For the entries below, the expected answer is the line with "2'd2: i_nge = |bm[63:5];", the line with "wire [63:0] mask", and every line between them, exactly as written, and nothing more.

BEGIN Supplied material

This design comes from an exercise in tuning for small area, a short achievable clock period and few clock cycles per item on the open sky130 flow, not from production work.
Only simulation tests tie the RTL to the original design; equivalence was not proved.
Power figures rest on the tool's default switching activity, not on a simulated workload.

[design/flow/config.mk]
export PLATFORM = sky130hd
export DESIGN_NAME = vcpu_alu
export DESIGN_NICKNAME = vcpu_alu
export VERILOG_FILES = /design/flow/design.v
export SDC_FILE = /design/flow/constraint.sdc
export NUM_CORES = 4
export LEC_CHECK = 0
export ABC_CLOCK_PERIOD_IN_PS = 4500
export CAP_MARGIN = 20
export CORE_MARGIN = 2
export CORE_UTILIZATION = 30
export SETUP_SLACK_MARGIN = 3.0
export SLEW_MARGIN = 20
[design/flow/run.sh]
#!/bin/bash
# synth_recipe.tcl (not shown) runs the flow's synth.tcl, then flattens the netlist and writes it again
# the make line also repeats each setting of config.mk as NAME=value (left out here)
make -C /OpenROAD-flow-scripts/flow DESIGN_CONFIG=/design/flow/config.mk WORK_HOME=/design/flow/orfs CLKGATE_MAP_FILE= SYNTH_SCRIPT=/design/flow/synth_recipe.tcl finish
[design/flow/design.v]
module vcpu_alu (
    input  wire        clk,
    input  wire        rst,         
    input  wire        start,
    input  wire [7:0]  opcode,
    input  wire [1:0]  size,        
    input  wire [63:0] a,           
    input  wire [63:0] b,           
    output wire        in_ready,
    output reg         done,
    output reg  [63:0] result,      
    output reg         result_we,   
    output reg  [4:0]  flags,       
    output reg  [4:0]  flags_we,    
    output reg         div_zero     
);
    localparam [7:0] OP_LSR = 8'h10, OP_LSL = 8'h11, OP_ASR = 8'h12, OP_ASL = 8'h13;
    localparam [7:0] OP_MOV = 8'h20, OP_ADD = 8'h21, OP_SUB = 8'h22, OP_MUL = 8'h23;
    localparam [7:0] OP_DIV = 8'h24, OP_CMP = 8'h25;
    localparam [1:0] S_IDLE = 2'd0, S_MUL = 2'd1, S_MULF = 2'd2, S_DIV = 2'd3;
    function [63:0] mask_of(input [1:0] s);
        case (s)
            2'd0: mask_of = 64'h0000_0000_0000_00ff;
            2'd1: mask_of = 64'h0000_0000_0000_ffff;
            2'd2: mask_of = 64'h0000_0000_ffff_ffff;
            default: mask_of = 64'hffff_ffff_ffff_ffff;
        endcase
    endfunction
    function top_of(input [63:0] v, input [1:0] s);    
        case (s)
            2'd0: top_of = v[7];
            2'd1: top_of = v[15];
            2'd2: top_of = v[31];
            default: top_of = v[63];
        endcase
    endfunction
    function top1(input [63:0] v, input [3:0] z);      
        top1 = (v[7] & z[0]) | (v[15] & z[1]) | (v[31] & z[2]) | (v[63] & z[3]);
    endfunction
    function [6:0] width_of(input [1:0] s);
        case (s)
            2'd0: width_of = 7'd8;
            2'd1: width_of = 7'd16;
            2'd2: width_of = 7'd32;
            default: width_of = 7'd64;
        endcase
    endfunction
    function [63:0] rev64(input [63:0] v);
        integer i;
        for (i = 0; i < 64; i = i + 1) rev64[i] = v[63 - i];
    endfunction
    reg  [1:0]  st;
    reg         rdy;
    reg         x_v;                         
    reg  [3:0]  x_sz;    
    reg  [2:0]  x_mk;    
    reg         x_inv;   
    reg         x_mov, x_add, x_sub, x_cmp, x_mul, x_div;
    reg         x_lsr, x_lsl, x_asr, x_asl;
    reg  [6:0]  x_lza;   
    reg  [6:0]  x_tza;   
    reg  [5:0]  x_n;     
    reg         x_shl;   
    reg         x_fill;  
    reg         x_bz;    
    reg         x_nge;   
    reg         x_neq;   
    reg         x_dq;    
    reg         x_d1;    
    reg         x_mz;    
    reg         x_swap;  
    reg         x_ml;    
    reg  [63:0] xa;      
    reg  [63:0] xb;      
    reg         xs;      
    reg  [64:0] qb;      
    reg  [3:0]  dg_one, dg_two, dg_neg;    
    reg         xa64;    
    reg         xb64;    
    reg         m_osure; 
    reg         m_omay;  
    reg  [6:0]  x_lzb;   
    reg  [6:0]  x_lzd;   
    reg  [5:0]  cnt;     
    assign in_ready = rdy;
    wire acc = start & rdy;
    wire [63:0] in_mask = mask_of(size);
    wire [63:0] am      = a & in_mask;
    wire [63:0] bm      = b & in_mask;
    wire        i_asl   = (opcode == OP_ASL);
    wire        i_mul   = (opcode == OP_MUL);
    wire        i_div   = (opcode == OP_DIV);
    wire        i_as    = top_of(a, size);
    wire [63:0] i_t     = (a ^ {64{i_asl & i_as}}) & in_mask;
    wire [6:0]  i_lza, i_lzb, i_tza;
    vcpu_alu_lzc64 u_lza (.v(i_t),       .lz(i_lza));
    wire [6:0]  i_lzd;                       
    vcpu_alu_lzc64 u_lzd (.v(am),        .lz(i_lzd));
    vcpu_alu_lzc64 u_lzb (.v(bm),        .lz(i_lzb));
    vcpu_alu_lzc64 u_tza (.v(rev64(am)), .lz(i_tza));
    wire        i_lsl   = (opcode == OP_LSL);
    wire        i_lsr   = (opcode == OP_LSR);
    wire        i_asr   = (opcode == OP_ASR);
    wire        i_subc  = (opcode == OP_SUB) | (opcode == OP_CMP);
    wire [63:0] i_xb    = i_subc          ? (~b & in_mask) :
                          (i_lsl | i_asl) ? rev64(am) :
                          i_div           ? rev64(bm) :
                          i_lsr           ? am :
                          i_asr           ? (am | ({64{i_as}} & ~in_mask)) : bm;
    wire        i_bz    = (bm == 64'd0);
    wire        i_alt;
    vcpu_alu_lt64 u_lt (.a(am), .b(bm), .lt(i_alt));
    wire        i_dq    = i_bz | i_alt;
    wire        i_d1    = (i_lzd == i_lzb);             
    wire        i_mz    = ~|i_anz | i_bz;               
    wire [6:0]  i_w     = width_of(size);
    reg         i_nge;
    always @(*) begin
        case (size)
            2'd0: i_nge = |bm[63:3];
            2'd1: i_nge = |bm[63:4];
            2'd2: i_nge = |bm[63:5];
            default: i_nge = |bm[63:6];
        endcase
    end
    wire        i_neq   = (bm == {57'd0, i_w});
    wire [7:0]  i_anz, i_bnz;                
    genvar bi;
    generate
        for (bi = 0; bi < 8; bi = bi + 1) begin : g_nz
            assign i_anz[bi] = |am[8*bi+7:8*bi];
            assign i_bnz[bi] = |bm[8*bi+7:8*bi];
        end
    endgenerate
    wire        i_sha   = ~|am[63:7];
    wire        i_shb   = ~|bm[63:7];
    wire        i_swap  = ~i_sha & (i_shb | (i_bnz < i_anz));
    wire [7:0]  i_mlo   = i_swap ? bm[7:0] : am[7:0];      
    wire        idle  = (st == S_IDLE);
    wire        divi  = (st == S_DIV);
    wire [63:0] mask  = {{32{x_mk[2]}}, {16{x_mk[1]}}, {8{x_mk[0]}}, 8'hff};
    wire [6:0]  w7    = {x_sz[3], x_sz[2], x_sz[1], x_sz[0], 3'b000};
    wire [63:0] av    = xa & mask;
    wire        a_s   = top1(xa, x_sz);
    wire        b_s   = top1(xb, x_sz);
    wire        inv   = x_inv;
    wire [63:0] a_op  = xa;
    wire [63:0] b_op  = xb;
    wire [65:0] sum2  = {1'b0, a_op, 1'b1} + {1'b0, b_op, inv};
    wire [64:0] sum   = sum2[65:1];
    wire [63:0] c_x   = sum[63:0] ^ xa ^ xb;
    wire        c_w   = (c_x[8] & x_sz[0]) | (c_x[16] & x_sz[1]) |
                        (c_x[32] & x_sz[2]) | (sum[64] & x_sz[3]);
    wire        s_s   = top1(sum[63:0], x_sz);
    wire [63:0] z_p   = a_op ^ b_op;
    wire [63:0] z_k   = {a_op[62:0] | b_op[62:0], inv};
    wire [63:0] z_e   = z_p ~^ z_k;
    wire        s_z   = (&z_e[7:0]) & ((&z_e[15:8]) | ~x_mk[0]) & ((&z_e[31:16]) | ~x_mk[1]) &
                        ((&z_e[63:32]) | ~x_mk[2]);
    wire        ar_v  = (a_s == top1(b_op, x_sz)) & (s_s != a_s);
    wire        sh_left = x_shl;
    wire        fill   = x_fill;
    wire [63:0] sh_in  = xb;
    wire [5:0]  sh_amt = x_n;
    wire signed [65:0] sh_x = {fill, sh_in, 1'b0};
    wire [65:0] sh_y   = sh_x >>> sh_amt;
    wire [63:0] sh_o   = sh_left ? rev64(sh_y[64:1]) : sh_y[64:1];
    wire        c_lft  = (sh_y[56] & x_sz[0]) | (sh_y[48] & x_sz[1]) |
                         (sh_y[32] & x_sz[2]) | (sh_y[0] & x_sz[3]);
    wire        x_left = x_lsl | x_asl;
    wire        sh_c   = x_nge ? (x_asr ? a_s : (x_neq & (x_lsr ? a_s : xa[0])))
                               : (x_left ? c_lft : sh_y[0]);
    wire [63:0] sh_r   = x_nge ? {64{fill}} : sh_o;         
    wire [7:0]  lza_n  = {1'b0, x_lza} + {2'b0, x_n};
    wire [7:0]  tza_n  = {1'b0, x_tza} + {2'b0, x_n};
    wire        sh_n   = x_left ? (~x_nge & top1(sh_o, x_sz))
                                : (x_asr ? a_s : (a_s & x_bz));
    wire        sh_z   = x_left ? (x_nge | (tza_n >= {1'b0, w7}))
                                : (~fill & (x_nge | (lza_n >= 8'd64)));
    wire [6:0]  v_lim  = {1'b0, x_n} + (7'd64 - w7);
    wire        asl_v  = ~x_bz & (x_nge ? (a_s | ~x_lza[6]) : (x_lza <= v_lim));
    wire        mfirst = idle;               
    wire [63:0] m_a    = mfirst ? (x_swap ? xb : av) : (result & mask);    
    wire [64:0] m_b    = mfirst ? {1'b0, (x_swap ? av : xb)} : qb;
    wire [64:0] m_s    = mfirst ? 65'd0 : {xa64, xa};
    wire [64:0] m_c    = mfirst ? 65'd0 : {xb64, xb};
    wire [64:0] br0, br1, br2, br3;
    vcpu_alu_booth #(0) u_b0 (.one(dg_one[0]), .two(dg_two[0]), .neg(dg_neg[0]), .b(m_b), .r(br0));
    vcpu_alu_booth #(2) u_b1 (.one(dg_one[1]), .two(dg_two[1]), .neg(dg_neg[1]), .b(m_b), .r(br1));
    vcpu_alu_booth #(4) u_b2 (.one(dg_one[2]), .two(dg_two[2]), .neg(dg_neg[2]), .b(m_b), .r(br2));
    vcpu_alu_booth #(6) u_b3 (.one(dg_one[3]), .two(dg_two[3]), .neg(dg_neg[3]), .b(m_b), .r(br3));
    wire [3:0]  bneg   = dg_neg;
    wire [64:0] l1s0, l1c0, l1s1, l1c1, l2s, l2c, l3s, l3c;
    vcpu_alu_csa u_l1a (.x(m_s), .y(m_c), .z(br0), .s(l1s0), .c(l1c0));
    vcpu_alu_csa u_l1b (.x(br1), .y(br2), .z(br3), .s(l1s1), .c(l1c1));
    vcpu_alu_csa u_l2  (.x(l1s0), .y({l1c0[63:0], bneg[0]}), .z(l1s1), .s(l2s), .c(l2c));
    vcpu_alu_csa u_l3  (.x(l2s), .y({l2c[63:0], bneg[2]}), .z({l1c1[63:0], bneg[1]}), .s(l3s), .c(l3c));
    wire [64:0] m_sn = l3s;
    wire [64:0] m_cn = {l3c[63:0], bneg[3]};
    wire [63:0] m_an   = {8'd0, m_a[63:8]};
    wire        m_last = mfirst ? x_ml : (m_a[63:7] == 57'd0);
    wire [7:0]  m_lzs  = {1'b0, x_lzd} + {1'b0, x_lzb};
    wire        m_sw   = (xa[8] & x_sz[0]) | (xa[16] & x_sz[1]) | (xa[32] & x_sz[2]) | (xa64 & x_sz[3]);
    wire        m_cw   = (xb[8] & x_sz[0]) | (xb[16] & x_sz[1]) | (xb[32] & x_sz[2]) | (xb64 & x_sz[3]);
    wire        m_pw   = m_sw ^ m_cw;        
    wire        m_ovf  = m_osure | (m_omay & (m_pw ^ c_w));
    wire        d_neg  = xs ^ inv ^ sum[64];
    wire        q_bit  = ~d_neg;
    wire [63:0] q_new  = {result[62:0], q_bit};   
    wire        q_n    = top1(q_new, x_sz);
    wire        x_shift  = x_lsr | x_lsl | x_asr | x_asl;
    wire        m_step   = (idle & x_v & x_mul & ~x_mz) | (st == S_MUL);
    wire        d_setup  = idle & x_v & x_div & ~x_dq & ~x_d1;
    wire        d_step   = divi & (cnt != 6'd0);
    wire        d_last   = divi & (cnt == 6'd0);
    wire [8:0]  dn_g   = m_step ? m_a[15:7] : {i_mlo, 1'b0};
    wire [3:0]  dn_one, dn_two, dn_neg;
    genvar gi;
    generate
        for (gi = 0; gi < 4; gi = gi + 1) begin : g_bd
            assign dn_one[gi] = dn_g[2*gi+1] ^ dn_g[2*gi];
            assign dn_two[gi] = (dn_g[2*gi+2] & ~dn_g[2*gi+1] & ~dn_g[2*gi]) |
                                (~dn_g[2*gi+2] & dn_g[2*gi+1] & dn_g[2*gi]);
            assign dn_neg[gi] = dn_g[2*gi+2] & ~(dn_g[2*gi+1] & dn_g[2*gi]);
        end
    endgenerate
    integer     k;
    wire        rs_sum = (st == S_MULF) | (idle & (x_add | x_sub));
    wire        rs_q   = divi;
    wire        rs_b   = idle & x_mov;
    wire        rs_sh  = idle & (x_lsr | x_lsl | x_asr | x_asl);
    wire        rs_one = idle & x_div & ~x_dq & x_d1;
    wire        rs_man = m_step;
    wire        rs_a   = idle & ~(x_mov | x_add | x_sub | x_lsr | x_lsl | x_asr | x_asl | x_mul | (x_div & ~x_bz));
    wire [63:0] r_val  = ({64{rs_sum}} & sum[63:0]) | ({64{rs_q}} & q_new) | ({64{rs_b}} & xb) |
                         ({64{rs_sh}} & sh_r) | ({64{rs_a}} & xa) | ({64{rs_man}} & m_an) | {63'd0, rs_one};
    wire [63:0] merged = (xa & ~mask) | (r_val & mask);
    wire        r_fin  = ~idle;     
    wire [63:0] r_en   = {{32{idle | (r_fin & x_mk[2])}}, {16{idle | (r_fin & x_mk[1])}},
                          {8{idle | (r_fin & x_mk[0])}}, {8{idle | r_fin}}};
    always @(posedge clk) begin
        x_mov  <= (opcode == OP_MOV);
        x_add  <= (opcode == OP_ADD);
        x_sub  <= (opcode == OP_SUB);
        x_cmp  <= (opcode == OP_CMP);
        x_mul  <= i_mul;
        x_div  <= i_div;
        x_lsr  <= (opcode == OP_LSR);
        x_lsl  <= (opcode == OP_LSL);
        x_asr  <= (opcode == OP_ASR);
        x_asl  <= i_asl;
        x_lza  <= i_lza;
        x_tza  <= i_tza;
        x_n    <= i_div ? (i_lzb[5:0] - i_lzd[5:0]) : bm[5:0];
        x_shl  <= i_lsl | i_asl | i_div;
        x_fill <= i_asr & i_as;
        x_bz   <= i_bz;
        x_nge  <= i_nge;
        x_neq  <= i_neq;
        x_dq   <= i_dq;
        x_d1   <= i_d1;
        x_mz   <= i_mz;
        x_swap <= i_swap;
        x_ml   <= i_sha | i_shb;
        x_lzb  <= i_lzb;
        x_lzd  <= i_lzd;
        if (acc) begin
            x_sz   <= {size == 2'd3, size == 2'd2, size == 2'd1, size == 2'd0};
            x_mk   <= {size == 2'd3, size[1], size != 2'd0};
        end
        if (d_setup | d_step)
            x_inv <= d_setup | ~d_neg;
        else if (acc)
            x_inv <= i_subc;
        else
            x_inv <= 1'b0;
    end
    always @(posedge clk) begin
        if (d_step)      xa <= sum[63:0];
        else if (m_step) xa <= m_sn[63:0];
        else if (d_setup) xa <= av;                     
        else             xa <= a;
        if (d_step)      xb <= {1'b0, xb[63:1]} ^ {~d_neg, {63{x_inv ^ ~d_neg}}};
        else if (m_step) xb <= m_cn[63:0];
        else if (d_setup) xb <= ~sh_o;                  
        else             xb <= i_xb;
        xs    <= divi & d_neg;
        qb    <= {m_b[56:0], 8'd0};
        dg_one <= dn_one;
        dg_two <= dn_two;
        dg_neg <= dn_neg;
        xa64  <= m_sn[64];
        xb64  <= m_cn[64];
        if (idle) begin
            m_osure <= (m_lzs <= 8'd126 - {1'b0, w7});
            m_omay  <= (m_lzs == 8'd127 - {1'b0, w7});
        end
        cnt   <= divi ? cnt - 6'd1 : x_n;
        for (k = 0; k < 64; k = k + 1)
            if (r_en[k]) result[k] <= merged[k];
        result_we <= ~idle | x_mov | x_add | x_sub | x_shift | (x_div & ~x_bz) | x_mul;
        flags_we  <= ~idle ? 5'b11111 : x_mov ? 5'b01100 :
                     (x_add | x_sub | x_cmp | x_shift | (x_div & ~x_bz) | x_mul) ? 5'b11111 : 5'b00000;
        div_zero  <= idle & x_div & x_bz;
        if (st == S_MULF)
            flags <= {m_ovf, s_s, s_z, m_ovf, m_ovf};
        else if (divi)
            flags <= {1'b0, q_n, 1'b0, 2'b00};
        else if (x_mov)
            flags <= {1'b0, b_s, x_bz, 2'b00};
        else if (x_add)
            flags <= {c_w, s_s, s_z, ar_v, c_w};
        else if (x_sub | x_cmp)
            flags <= {~c_w, s_s, s_z, ar_v, ~c_w};
        else if (x_shift)
            flags <= {sh_c, sh_n, sh_z, asl_v & x_asl, sh_c};
        else if (x_div & ~x_bz)
            flags <= x_dq ? 5'b00100 : 5'b00000;   
        else if (x_mul)
            flags <= 5'b00100;           
        else
            flags <= 5'd0;
    end
    always @(posedge clk) begin
        if (rst) begin
            st   <= S_IDLE;
            rdy  <= 1'b1;
            x_v  <= 1'b0;
            done <= 1'b0;
        end else begin
            x_v  <= acc;
            done <= 1'b0;
            case (st)
            S_IDLE: begin
                rdy <= 1'b1;
                if (x_v) begin
                    done <= ~(x_mul & ~x_mz) & ~(x_div & ~x_dq & ~x_d1);
                    if (x_mul & ~x_mz) begin
                        st  <= m_last ? S_MULF : S_MUL;
                        rdy <= m_last;
                    end
                    if (x_div & ~x_dq & ~x_d1) begin
                        st  <= S_DIV;
                        rdy <= (x_n == 6'd0);
                    end
                end
            end
            S_MUL: begin
                if (m_last) begin
                    st  <= S_MULF;
                    rdy <= 1'b1;
                end
            end
            S_MULF: begin
                done <= 1'b1;
                st   <= S_IDLE;
                rdy  <= 1'b1;
            end
            S_DIV: begin
                if (cnt == 6'd1) rdy <= 1'b1;
                if (cnt == 6'd0) begin
                    done <= 1'b1;
                    st   <= S_IDLE;
                end
            end
            endcase
            if (acc) rdy <= ~((i_mul & ~i_mz) | (i_div & ~i_dq & ~i_d1));
        end
    end
endmodule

END Supplied material

▶ Solved problem:
            2'd2: i_nge = |bm[63:5];
            default: i_nge = |bm[63:6];
        endcase
    end
    wire        i_neq   = (bm == {57'd0, i_w});
    wire [7:0]  i_anz, i_bnz;                
    genvar bi;
    generate
        for (bi = 0; bi < 8; bi = bi + 1) begin : g_nz
            assign i_anz[bi] = |am[8*bi+7:8*bi];
            assign i_bnz[bi] = |bm[8*bi+7:8*bi];
        end
    endgenerate
    wire        i_sha   = ~|am[63:7];
    wire        i_shb   = ~|bm[63:7];
    wire        i_swap  = ~i_sha & (i_shb | (i_bnz < i_anz));
    wire [7:0]  i_mlo   = i_swap ? bm[7:0] : am[7:0];      
    wire        idle  = (st == S_IDLE);
    wire        divi  = (st == S_DIV);
    wire [63:0] mask  = {{32{x_mk[2]}}, {16{x_mk[1]}}, {8{x_mk[0]}}, 8'hff};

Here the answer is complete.